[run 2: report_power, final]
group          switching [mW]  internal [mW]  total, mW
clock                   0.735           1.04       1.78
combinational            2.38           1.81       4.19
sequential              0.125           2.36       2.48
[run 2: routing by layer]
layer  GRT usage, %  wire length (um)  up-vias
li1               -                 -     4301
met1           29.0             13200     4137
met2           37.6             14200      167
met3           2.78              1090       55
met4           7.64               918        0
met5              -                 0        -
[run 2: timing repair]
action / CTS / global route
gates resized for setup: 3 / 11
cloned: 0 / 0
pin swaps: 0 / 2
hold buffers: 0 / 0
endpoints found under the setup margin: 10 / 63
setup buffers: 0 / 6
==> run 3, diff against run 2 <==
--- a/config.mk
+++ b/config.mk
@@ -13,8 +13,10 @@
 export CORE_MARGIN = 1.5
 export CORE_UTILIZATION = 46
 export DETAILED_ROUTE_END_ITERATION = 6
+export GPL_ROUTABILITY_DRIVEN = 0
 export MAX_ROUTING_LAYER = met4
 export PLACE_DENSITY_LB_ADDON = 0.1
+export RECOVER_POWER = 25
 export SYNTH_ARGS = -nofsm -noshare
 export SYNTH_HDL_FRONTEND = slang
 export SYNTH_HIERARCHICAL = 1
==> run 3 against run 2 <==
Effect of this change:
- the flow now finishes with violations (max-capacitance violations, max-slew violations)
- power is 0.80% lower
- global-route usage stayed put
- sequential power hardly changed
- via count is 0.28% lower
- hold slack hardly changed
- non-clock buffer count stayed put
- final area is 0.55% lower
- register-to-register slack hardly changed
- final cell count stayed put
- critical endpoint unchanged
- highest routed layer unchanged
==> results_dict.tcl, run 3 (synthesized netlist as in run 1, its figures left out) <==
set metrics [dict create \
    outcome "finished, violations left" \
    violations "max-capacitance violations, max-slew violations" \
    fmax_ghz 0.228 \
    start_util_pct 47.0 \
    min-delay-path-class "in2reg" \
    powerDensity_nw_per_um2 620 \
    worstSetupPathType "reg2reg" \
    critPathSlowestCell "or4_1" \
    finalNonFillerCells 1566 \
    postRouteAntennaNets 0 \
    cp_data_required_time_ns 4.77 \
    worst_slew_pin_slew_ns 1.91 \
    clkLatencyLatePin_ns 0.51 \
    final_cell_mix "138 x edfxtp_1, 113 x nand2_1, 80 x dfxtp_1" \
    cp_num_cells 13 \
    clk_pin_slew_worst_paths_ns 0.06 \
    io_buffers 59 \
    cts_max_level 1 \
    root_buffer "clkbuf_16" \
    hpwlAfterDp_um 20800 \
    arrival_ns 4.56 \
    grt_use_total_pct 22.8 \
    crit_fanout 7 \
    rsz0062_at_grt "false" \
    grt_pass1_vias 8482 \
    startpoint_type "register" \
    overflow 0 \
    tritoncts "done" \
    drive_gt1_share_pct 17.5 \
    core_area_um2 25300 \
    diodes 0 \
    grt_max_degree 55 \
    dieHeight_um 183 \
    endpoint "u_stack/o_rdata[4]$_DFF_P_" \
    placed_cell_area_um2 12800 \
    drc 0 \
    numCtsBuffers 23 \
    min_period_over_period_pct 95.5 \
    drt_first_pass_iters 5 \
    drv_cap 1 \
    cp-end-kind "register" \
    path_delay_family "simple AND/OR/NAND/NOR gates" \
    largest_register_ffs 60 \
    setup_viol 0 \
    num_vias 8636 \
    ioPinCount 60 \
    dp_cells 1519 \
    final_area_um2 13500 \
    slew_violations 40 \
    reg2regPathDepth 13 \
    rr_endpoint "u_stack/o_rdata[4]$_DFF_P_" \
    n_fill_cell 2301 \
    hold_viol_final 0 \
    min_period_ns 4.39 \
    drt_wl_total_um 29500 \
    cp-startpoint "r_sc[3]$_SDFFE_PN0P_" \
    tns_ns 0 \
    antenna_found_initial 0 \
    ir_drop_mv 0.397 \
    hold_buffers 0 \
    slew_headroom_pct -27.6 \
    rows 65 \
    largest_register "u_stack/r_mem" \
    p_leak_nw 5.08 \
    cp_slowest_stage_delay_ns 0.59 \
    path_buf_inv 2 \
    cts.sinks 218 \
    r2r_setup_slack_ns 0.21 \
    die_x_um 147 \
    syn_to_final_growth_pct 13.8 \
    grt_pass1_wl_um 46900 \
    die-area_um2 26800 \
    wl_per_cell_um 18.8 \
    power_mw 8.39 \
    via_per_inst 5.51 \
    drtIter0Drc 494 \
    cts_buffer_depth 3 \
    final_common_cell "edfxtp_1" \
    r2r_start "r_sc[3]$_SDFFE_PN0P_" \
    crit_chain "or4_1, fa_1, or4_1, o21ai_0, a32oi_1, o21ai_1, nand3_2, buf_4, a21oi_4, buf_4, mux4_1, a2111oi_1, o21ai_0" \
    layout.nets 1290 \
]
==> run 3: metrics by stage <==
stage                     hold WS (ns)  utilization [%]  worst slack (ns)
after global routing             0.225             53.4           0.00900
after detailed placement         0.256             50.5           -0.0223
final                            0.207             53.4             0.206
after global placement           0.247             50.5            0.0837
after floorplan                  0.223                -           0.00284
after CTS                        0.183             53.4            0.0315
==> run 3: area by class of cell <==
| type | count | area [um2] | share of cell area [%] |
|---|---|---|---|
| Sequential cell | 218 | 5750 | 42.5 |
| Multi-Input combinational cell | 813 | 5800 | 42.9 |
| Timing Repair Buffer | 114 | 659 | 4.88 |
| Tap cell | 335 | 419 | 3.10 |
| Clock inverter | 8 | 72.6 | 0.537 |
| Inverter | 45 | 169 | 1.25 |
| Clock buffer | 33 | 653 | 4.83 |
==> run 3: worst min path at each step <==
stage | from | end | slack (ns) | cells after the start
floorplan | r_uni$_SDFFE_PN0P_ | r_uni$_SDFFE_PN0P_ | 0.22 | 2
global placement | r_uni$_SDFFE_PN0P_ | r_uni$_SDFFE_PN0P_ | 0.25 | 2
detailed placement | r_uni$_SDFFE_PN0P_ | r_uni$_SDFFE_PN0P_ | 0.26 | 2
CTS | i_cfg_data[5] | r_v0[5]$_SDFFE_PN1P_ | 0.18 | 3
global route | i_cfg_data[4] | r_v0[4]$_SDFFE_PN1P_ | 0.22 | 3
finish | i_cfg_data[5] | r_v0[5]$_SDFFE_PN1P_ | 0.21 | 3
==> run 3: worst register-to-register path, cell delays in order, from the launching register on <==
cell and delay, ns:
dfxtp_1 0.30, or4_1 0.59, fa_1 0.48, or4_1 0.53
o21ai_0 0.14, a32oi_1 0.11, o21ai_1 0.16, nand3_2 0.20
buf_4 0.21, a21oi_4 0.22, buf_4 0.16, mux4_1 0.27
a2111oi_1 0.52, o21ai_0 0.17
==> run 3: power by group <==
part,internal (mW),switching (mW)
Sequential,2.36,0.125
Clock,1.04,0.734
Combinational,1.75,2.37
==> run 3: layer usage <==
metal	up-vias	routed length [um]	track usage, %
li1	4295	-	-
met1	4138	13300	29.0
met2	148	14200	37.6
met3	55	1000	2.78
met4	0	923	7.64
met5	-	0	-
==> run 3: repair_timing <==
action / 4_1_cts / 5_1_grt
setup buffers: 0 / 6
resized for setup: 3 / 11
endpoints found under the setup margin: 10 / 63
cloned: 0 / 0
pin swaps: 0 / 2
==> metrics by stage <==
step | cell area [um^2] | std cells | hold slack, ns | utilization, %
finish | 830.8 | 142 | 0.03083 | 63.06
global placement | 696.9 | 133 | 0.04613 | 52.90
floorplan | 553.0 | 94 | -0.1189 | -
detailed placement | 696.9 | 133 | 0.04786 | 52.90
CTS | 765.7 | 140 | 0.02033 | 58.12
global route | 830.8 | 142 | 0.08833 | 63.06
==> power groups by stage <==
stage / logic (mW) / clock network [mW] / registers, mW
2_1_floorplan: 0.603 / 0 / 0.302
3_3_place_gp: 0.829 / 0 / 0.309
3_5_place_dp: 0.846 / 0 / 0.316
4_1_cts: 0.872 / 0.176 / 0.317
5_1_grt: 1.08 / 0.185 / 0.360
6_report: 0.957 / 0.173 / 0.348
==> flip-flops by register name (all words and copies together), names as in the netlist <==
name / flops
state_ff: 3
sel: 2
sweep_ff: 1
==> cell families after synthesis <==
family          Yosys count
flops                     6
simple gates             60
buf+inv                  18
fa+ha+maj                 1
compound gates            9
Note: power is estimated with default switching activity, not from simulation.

### PROBLEM DESCRIPTION
Look through the data above. Copy every line with the string "gates" in it.

### RESPONSE
gates resized for setup: 3 / 11
    path_delay_family "simple AND/OR/NAND/NOR gates" \
simple gates             60
compound gates            9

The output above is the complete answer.